**Task to carry out**
If a line of the data below holds the string "endpoints", copy it.

(Data extracts Opens)

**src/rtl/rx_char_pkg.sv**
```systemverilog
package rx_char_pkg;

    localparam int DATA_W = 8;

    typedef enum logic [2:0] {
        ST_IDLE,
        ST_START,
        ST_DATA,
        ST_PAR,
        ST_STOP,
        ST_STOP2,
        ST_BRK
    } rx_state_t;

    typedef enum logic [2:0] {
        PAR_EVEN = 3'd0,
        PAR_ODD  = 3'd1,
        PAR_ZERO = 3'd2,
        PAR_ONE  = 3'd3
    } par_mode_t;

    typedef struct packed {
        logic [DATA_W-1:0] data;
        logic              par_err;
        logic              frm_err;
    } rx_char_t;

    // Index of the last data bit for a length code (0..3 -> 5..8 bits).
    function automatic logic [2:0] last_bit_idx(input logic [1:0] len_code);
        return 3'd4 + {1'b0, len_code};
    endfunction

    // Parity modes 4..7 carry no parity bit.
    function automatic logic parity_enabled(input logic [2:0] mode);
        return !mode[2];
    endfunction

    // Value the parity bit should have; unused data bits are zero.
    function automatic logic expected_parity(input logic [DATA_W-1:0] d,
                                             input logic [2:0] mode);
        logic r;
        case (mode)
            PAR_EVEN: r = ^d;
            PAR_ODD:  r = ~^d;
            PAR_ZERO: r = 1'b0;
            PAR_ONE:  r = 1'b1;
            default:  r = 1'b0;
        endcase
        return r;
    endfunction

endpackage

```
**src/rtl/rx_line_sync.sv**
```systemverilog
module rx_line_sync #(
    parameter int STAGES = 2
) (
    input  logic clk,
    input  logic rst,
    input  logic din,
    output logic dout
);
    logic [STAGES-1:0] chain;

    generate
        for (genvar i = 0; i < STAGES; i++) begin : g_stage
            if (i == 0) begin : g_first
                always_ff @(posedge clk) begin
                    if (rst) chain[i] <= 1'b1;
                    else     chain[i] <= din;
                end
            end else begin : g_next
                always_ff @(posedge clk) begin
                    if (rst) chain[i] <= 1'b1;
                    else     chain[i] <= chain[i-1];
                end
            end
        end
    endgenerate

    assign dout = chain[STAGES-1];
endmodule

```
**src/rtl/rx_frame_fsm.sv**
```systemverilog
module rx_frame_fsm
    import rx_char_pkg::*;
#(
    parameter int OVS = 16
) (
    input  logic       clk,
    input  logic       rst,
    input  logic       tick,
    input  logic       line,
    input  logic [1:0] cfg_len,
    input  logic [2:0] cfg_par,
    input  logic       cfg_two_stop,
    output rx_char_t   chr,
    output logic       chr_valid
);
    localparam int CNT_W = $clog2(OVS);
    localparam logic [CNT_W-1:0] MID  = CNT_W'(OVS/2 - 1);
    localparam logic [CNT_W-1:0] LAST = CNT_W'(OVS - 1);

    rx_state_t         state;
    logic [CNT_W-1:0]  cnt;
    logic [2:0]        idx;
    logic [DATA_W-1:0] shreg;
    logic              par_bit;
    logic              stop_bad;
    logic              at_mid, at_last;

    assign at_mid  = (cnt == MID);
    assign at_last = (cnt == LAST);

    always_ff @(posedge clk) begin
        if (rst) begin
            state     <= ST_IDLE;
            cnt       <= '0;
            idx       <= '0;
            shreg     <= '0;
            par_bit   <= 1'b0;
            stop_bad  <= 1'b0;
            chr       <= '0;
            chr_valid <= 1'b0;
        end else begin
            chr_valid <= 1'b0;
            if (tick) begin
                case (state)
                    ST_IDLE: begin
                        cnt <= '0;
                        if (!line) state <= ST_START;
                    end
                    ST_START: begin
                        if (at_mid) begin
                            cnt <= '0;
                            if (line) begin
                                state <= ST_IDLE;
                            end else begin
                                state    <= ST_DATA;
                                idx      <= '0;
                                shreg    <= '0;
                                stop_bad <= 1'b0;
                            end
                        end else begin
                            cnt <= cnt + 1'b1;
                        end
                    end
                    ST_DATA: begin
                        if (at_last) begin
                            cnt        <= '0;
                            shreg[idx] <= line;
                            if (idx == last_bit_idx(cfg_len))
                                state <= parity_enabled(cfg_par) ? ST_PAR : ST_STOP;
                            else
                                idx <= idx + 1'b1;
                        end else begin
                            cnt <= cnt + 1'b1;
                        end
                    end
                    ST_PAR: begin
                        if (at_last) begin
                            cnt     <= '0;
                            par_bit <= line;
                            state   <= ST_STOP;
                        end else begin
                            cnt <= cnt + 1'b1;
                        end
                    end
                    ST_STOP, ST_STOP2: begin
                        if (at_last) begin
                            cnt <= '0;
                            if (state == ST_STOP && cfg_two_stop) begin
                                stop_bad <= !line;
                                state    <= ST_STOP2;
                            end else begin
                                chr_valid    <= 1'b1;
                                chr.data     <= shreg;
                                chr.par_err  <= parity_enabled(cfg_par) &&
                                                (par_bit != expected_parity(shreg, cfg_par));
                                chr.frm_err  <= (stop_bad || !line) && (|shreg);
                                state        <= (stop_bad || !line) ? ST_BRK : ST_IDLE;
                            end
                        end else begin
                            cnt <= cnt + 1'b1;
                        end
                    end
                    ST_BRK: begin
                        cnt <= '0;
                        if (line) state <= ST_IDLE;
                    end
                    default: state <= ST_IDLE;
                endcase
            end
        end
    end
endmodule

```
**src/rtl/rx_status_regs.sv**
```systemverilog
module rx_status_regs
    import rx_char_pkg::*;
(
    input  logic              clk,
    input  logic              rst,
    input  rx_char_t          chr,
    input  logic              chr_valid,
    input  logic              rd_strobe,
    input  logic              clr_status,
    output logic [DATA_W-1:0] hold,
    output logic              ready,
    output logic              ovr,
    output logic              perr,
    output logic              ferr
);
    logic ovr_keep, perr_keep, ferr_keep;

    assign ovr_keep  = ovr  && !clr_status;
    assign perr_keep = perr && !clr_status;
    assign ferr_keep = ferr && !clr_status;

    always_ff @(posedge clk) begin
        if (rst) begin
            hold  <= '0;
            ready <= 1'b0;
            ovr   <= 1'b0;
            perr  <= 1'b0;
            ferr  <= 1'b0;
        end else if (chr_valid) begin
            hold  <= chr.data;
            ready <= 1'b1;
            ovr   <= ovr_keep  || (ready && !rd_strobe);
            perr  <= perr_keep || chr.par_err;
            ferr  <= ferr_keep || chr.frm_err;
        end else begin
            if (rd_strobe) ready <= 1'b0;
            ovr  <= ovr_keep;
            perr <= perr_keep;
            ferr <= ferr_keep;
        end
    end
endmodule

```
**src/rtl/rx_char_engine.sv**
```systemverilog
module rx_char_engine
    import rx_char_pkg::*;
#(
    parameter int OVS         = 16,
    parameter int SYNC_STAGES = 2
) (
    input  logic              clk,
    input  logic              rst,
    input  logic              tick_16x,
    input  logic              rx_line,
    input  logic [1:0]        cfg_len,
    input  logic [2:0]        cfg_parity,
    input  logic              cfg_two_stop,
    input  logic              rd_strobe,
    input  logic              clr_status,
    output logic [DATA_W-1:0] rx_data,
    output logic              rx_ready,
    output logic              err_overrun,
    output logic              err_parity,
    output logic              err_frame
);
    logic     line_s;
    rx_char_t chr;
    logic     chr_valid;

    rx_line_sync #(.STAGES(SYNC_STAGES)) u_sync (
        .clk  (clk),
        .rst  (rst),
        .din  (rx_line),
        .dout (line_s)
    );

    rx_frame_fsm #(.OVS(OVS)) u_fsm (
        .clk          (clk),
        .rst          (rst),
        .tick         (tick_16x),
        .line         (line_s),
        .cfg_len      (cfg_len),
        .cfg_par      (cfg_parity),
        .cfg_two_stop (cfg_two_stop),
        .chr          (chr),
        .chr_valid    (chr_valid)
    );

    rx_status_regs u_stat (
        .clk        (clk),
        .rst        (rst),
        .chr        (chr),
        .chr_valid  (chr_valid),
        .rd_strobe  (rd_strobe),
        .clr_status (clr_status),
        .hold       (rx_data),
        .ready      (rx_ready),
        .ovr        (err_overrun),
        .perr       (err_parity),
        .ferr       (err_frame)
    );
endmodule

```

(Data extracts Closes)
(Data extracts Opens)

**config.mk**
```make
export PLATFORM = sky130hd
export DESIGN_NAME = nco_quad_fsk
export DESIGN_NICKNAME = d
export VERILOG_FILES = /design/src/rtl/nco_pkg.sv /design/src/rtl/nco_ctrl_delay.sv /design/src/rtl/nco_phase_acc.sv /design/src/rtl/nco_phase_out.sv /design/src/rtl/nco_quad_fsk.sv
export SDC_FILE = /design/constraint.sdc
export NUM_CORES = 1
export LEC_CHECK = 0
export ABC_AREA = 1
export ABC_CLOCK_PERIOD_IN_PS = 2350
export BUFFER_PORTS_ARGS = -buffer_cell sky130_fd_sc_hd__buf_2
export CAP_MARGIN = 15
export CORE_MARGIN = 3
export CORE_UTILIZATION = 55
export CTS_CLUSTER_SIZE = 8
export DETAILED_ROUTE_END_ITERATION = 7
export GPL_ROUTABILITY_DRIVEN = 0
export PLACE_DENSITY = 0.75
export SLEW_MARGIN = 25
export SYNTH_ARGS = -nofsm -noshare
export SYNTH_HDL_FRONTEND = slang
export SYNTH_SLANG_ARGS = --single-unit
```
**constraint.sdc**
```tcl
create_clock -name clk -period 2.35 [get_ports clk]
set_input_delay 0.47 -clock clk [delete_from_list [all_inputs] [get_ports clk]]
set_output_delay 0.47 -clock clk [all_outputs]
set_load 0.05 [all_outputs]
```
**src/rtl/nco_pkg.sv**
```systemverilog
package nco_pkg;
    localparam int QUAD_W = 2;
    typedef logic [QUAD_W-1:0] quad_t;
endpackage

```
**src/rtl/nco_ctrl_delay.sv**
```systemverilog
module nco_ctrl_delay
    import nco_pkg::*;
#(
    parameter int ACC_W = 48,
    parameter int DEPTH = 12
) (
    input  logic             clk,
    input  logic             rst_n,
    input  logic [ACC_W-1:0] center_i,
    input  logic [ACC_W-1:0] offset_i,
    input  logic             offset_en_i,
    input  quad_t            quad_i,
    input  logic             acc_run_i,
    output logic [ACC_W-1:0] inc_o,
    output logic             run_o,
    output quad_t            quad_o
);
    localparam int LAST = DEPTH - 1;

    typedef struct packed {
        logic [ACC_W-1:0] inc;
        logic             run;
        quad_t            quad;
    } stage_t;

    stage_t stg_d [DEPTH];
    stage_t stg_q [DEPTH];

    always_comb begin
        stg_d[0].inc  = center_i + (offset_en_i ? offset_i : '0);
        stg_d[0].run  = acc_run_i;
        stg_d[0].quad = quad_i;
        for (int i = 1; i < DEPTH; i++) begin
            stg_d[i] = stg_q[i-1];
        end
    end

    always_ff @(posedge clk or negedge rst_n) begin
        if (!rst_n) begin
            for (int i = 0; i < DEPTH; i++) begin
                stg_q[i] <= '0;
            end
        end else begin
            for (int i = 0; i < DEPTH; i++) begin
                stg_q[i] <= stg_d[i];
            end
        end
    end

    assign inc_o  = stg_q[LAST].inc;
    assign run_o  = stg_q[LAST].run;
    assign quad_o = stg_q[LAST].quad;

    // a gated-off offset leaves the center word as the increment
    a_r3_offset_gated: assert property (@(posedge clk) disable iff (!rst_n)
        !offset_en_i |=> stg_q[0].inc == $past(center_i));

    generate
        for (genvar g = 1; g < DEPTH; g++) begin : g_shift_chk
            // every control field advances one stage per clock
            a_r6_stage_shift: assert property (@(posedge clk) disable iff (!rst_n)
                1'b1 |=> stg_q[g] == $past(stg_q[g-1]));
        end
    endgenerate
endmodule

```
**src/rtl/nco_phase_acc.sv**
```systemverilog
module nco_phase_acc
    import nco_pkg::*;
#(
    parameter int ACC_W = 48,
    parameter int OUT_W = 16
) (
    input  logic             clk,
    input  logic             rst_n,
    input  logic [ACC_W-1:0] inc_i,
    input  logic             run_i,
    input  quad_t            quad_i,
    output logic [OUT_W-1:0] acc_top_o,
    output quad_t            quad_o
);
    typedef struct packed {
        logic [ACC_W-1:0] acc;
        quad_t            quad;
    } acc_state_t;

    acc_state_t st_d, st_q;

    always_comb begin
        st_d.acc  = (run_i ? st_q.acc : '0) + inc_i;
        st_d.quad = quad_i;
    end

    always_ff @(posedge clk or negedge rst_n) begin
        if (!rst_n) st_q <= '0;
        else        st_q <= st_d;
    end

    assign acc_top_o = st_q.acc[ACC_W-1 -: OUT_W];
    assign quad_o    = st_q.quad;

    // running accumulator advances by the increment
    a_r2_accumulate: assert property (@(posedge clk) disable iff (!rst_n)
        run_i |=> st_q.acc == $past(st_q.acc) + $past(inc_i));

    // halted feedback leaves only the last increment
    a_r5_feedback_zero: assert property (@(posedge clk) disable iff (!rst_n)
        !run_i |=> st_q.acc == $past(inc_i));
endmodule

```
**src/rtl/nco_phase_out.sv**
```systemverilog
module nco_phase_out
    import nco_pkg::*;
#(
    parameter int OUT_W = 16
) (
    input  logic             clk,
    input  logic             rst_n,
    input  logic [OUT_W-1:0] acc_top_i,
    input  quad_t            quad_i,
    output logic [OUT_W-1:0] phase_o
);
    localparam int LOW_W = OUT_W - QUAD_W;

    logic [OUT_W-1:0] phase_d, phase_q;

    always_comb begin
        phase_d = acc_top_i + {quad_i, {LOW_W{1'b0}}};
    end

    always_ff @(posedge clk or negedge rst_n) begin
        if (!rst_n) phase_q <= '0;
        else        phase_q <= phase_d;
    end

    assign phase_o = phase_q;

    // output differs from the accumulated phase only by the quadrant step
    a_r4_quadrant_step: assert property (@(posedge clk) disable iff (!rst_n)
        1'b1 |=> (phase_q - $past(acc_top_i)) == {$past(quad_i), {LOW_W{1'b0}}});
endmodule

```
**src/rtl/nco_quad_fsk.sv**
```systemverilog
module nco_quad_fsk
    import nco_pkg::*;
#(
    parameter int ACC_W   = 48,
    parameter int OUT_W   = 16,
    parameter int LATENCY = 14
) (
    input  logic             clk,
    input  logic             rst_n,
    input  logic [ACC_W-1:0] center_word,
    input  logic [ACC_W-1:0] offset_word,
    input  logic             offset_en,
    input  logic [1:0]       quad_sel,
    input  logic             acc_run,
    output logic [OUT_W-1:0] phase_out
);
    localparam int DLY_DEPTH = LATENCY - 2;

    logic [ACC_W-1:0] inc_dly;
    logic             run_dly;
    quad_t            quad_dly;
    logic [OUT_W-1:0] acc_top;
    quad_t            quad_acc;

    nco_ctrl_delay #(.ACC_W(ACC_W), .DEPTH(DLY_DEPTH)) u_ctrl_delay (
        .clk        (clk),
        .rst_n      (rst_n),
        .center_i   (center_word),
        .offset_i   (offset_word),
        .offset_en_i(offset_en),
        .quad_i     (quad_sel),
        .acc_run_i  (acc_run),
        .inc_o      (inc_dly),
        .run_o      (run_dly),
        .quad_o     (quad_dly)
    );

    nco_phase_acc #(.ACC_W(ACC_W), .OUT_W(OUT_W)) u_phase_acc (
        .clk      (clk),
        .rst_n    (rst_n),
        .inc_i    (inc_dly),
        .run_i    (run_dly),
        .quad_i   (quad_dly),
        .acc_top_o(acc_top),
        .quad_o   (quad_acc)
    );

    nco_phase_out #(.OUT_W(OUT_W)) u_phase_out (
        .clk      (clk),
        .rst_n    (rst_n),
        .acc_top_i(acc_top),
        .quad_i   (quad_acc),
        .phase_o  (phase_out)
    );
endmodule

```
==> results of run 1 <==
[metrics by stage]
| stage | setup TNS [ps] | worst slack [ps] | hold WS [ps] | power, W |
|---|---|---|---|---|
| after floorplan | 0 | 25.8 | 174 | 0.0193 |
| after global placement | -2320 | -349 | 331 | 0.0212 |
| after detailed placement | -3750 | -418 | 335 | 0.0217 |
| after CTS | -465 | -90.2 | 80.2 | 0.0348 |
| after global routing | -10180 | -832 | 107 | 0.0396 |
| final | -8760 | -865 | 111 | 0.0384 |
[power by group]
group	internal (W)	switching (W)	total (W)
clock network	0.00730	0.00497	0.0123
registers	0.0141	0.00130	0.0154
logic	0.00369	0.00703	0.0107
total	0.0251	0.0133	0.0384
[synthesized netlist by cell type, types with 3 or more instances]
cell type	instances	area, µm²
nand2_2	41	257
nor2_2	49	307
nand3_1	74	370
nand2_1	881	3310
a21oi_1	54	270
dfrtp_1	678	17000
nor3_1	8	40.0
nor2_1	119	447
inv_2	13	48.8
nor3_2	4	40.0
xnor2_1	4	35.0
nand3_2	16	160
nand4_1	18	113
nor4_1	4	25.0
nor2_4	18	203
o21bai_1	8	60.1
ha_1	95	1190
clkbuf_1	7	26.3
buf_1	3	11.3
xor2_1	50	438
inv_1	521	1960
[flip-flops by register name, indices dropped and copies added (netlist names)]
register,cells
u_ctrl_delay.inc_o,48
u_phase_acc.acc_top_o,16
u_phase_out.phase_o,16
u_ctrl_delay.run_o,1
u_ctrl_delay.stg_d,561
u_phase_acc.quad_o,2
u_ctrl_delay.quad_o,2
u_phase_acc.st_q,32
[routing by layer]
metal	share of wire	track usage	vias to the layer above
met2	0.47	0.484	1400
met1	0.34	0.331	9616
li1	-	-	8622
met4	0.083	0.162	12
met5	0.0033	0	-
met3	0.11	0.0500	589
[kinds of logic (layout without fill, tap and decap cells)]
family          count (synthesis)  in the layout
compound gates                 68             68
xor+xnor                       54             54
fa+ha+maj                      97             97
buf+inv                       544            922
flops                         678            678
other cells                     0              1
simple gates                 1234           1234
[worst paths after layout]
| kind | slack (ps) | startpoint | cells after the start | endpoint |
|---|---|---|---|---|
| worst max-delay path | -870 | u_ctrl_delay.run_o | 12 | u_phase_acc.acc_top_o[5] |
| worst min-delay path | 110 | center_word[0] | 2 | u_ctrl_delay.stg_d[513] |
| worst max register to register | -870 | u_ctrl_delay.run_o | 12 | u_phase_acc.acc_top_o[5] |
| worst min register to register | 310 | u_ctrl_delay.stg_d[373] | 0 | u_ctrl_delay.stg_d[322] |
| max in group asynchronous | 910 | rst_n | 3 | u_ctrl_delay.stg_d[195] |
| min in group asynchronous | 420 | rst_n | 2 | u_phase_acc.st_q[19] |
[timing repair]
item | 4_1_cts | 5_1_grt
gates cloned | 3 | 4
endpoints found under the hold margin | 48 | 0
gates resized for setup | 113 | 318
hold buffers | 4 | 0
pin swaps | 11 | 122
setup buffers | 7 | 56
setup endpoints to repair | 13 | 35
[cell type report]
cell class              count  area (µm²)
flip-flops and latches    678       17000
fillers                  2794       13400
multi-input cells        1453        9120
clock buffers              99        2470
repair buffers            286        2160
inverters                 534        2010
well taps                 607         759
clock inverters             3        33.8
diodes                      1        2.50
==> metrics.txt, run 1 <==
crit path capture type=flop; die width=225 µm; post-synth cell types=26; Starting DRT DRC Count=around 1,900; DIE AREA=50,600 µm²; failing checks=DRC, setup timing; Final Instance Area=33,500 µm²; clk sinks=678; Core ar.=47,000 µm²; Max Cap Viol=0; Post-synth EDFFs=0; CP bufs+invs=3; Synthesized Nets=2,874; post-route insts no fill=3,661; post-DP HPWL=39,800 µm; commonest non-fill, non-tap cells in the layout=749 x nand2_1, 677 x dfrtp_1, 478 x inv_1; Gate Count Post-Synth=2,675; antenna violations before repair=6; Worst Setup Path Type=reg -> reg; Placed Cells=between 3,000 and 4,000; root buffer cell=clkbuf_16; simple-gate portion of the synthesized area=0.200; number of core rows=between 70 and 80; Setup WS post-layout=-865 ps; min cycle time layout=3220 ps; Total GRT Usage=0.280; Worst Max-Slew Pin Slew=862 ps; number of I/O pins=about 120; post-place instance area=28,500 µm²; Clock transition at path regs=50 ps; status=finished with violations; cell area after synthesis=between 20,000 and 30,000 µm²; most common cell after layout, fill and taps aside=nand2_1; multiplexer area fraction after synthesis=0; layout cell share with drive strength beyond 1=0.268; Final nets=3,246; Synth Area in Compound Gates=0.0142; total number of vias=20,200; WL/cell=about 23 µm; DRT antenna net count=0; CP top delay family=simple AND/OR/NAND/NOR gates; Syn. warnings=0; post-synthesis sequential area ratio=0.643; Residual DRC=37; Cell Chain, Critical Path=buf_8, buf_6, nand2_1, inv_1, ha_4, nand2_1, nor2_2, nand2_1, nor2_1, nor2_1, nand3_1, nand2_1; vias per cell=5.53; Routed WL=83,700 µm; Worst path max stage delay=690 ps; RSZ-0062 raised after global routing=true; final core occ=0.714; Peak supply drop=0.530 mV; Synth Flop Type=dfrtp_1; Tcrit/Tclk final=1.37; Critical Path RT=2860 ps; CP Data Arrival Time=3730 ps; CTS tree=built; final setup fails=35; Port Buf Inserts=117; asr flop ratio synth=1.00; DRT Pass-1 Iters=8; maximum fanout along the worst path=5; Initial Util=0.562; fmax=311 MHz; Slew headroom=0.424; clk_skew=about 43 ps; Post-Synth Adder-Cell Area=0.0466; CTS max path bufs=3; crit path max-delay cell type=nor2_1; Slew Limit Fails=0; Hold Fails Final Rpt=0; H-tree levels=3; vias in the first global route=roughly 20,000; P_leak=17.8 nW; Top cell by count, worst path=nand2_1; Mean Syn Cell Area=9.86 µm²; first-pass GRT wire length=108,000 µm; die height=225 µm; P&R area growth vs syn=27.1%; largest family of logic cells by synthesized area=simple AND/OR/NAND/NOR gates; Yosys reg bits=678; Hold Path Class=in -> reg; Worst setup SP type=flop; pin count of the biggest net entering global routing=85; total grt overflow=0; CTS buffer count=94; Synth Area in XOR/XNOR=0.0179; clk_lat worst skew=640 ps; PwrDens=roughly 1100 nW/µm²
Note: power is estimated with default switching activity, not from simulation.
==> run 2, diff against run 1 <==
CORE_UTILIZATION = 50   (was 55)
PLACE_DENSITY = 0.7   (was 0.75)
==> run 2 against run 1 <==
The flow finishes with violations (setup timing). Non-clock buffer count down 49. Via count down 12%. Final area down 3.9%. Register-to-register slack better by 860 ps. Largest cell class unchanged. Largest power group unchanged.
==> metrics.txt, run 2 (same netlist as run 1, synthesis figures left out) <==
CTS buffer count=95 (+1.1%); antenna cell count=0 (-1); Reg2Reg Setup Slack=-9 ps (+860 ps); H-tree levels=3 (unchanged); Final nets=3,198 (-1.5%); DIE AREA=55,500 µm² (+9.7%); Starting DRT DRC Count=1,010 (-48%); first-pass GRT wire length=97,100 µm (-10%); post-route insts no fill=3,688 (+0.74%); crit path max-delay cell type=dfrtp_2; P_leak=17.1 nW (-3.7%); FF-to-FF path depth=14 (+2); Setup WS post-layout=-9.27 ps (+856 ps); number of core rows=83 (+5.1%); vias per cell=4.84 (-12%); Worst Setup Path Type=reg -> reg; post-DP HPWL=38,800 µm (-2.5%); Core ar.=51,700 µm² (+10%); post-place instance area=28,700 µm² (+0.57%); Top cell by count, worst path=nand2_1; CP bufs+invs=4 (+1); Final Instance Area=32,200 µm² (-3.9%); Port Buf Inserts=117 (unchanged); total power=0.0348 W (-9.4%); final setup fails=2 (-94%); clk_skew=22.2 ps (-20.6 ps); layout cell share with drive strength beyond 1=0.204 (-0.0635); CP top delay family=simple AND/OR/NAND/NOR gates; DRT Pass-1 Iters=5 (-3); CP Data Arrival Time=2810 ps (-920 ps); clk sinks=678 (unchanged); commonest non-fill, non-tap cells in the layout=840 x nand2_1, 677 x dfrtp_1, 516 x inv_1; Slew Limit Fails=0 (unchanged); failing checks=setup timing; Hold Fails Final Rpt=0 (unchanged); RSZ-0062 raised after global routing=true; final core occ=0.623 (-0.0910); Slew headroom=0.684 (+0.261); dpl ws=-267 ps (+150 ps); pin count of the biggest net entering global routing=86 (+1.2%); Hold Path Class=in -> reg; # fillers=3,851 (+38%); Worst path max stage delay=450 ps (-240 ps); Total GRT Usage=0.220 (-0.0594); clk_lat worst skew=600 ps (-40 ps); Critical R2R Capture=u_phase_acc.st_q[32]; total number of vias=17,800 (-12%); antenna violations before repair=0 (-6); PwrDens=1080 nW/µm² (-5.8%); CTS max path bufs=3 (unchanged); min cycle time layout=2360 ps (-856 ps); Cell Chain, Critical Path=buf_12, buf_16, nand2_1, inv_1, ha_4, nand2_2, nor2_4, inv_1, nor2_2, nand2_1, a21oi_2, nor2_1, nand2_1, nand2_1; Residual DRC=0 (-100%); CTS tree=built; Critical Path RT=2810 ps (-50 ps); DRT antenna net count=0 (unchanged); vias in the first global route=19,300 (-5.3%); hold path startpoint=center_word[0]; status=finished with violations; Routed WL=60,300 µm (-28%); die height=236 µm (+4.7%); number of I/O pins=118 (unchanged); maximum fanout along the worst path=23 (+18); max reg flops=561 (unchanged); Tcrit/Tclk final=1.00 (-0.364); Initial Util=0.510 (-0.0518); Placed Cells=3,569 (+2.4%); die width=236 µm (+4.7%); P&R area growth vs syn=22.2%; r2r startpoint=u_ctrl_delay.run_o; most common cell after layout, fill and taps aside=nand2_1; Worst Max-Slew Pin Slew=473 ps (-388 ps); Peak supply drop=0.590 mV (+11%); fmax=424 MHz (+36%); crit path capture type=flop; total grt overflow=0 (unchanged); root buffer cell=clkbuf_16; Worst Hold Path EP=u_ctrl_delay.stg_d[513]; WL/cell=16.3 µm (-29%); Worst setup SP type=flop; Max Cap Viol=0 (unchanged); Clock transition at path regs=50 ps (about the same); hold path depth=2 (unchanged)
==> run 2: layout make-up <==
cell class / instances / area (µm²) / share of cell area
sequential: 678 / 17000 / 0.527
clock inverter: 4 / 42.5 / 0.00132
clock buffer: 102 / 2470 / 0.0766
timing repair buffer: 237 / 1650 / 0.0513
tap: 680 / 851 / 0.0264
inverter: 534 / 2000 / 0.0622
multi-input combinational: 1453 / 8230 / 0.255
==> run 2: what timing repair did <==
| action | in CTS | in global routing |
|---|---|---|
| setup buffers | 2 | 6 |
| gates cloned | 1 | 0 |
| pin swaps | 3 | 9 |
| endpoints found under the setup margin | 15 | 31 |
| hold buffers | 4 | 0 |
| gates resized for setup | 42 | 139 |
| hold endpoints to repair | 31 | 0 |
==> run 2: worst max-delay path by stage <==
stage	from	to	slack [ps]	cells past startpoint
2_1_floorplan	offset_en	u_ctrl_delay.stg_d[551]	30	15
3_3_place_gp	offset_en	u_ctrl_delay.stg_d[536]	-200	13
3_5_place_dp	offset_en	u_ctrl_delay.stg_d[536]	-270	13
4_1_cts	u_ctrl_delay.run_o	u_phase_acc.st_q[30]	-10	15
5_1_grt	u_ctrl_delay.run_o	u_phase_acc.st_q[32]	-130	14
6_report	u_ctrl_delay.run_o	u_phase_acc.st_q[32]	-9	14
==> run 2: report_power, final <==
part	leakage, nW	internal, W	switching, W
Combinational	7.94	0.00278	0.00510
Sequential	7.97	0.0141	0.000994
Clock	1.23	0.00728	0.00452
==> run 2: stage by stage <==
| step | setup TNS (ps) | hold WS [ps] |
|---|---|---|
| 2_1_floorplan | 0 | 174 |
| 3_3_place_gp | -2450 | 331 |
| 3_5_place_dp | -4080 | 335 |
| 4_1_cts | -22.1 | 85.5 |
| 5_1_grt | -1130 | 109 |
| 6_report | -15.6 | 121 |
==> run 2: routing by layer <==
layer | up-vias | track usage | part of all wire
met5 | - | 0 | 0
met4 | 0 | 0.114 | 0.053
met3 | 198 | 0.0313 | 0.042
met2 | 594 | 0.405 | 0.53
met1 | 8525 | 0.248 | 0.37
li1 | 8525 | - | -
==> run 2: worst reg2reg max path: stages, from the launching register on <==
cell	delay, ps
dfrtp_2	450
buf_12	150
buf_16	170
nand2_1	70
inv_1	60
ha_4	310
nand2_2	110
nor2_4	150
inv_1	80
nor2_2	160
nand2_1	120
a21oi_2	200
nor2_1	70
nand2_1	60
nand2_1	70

(Data extracts Closes)

**Expected output**
endpoints found under the hold margin | 48 | 0
setup endpoints to repair | 13 | 35
| endpoints found under the setup margin | 15 | 31 |
| hold endpoints to repair | 31 | 0 |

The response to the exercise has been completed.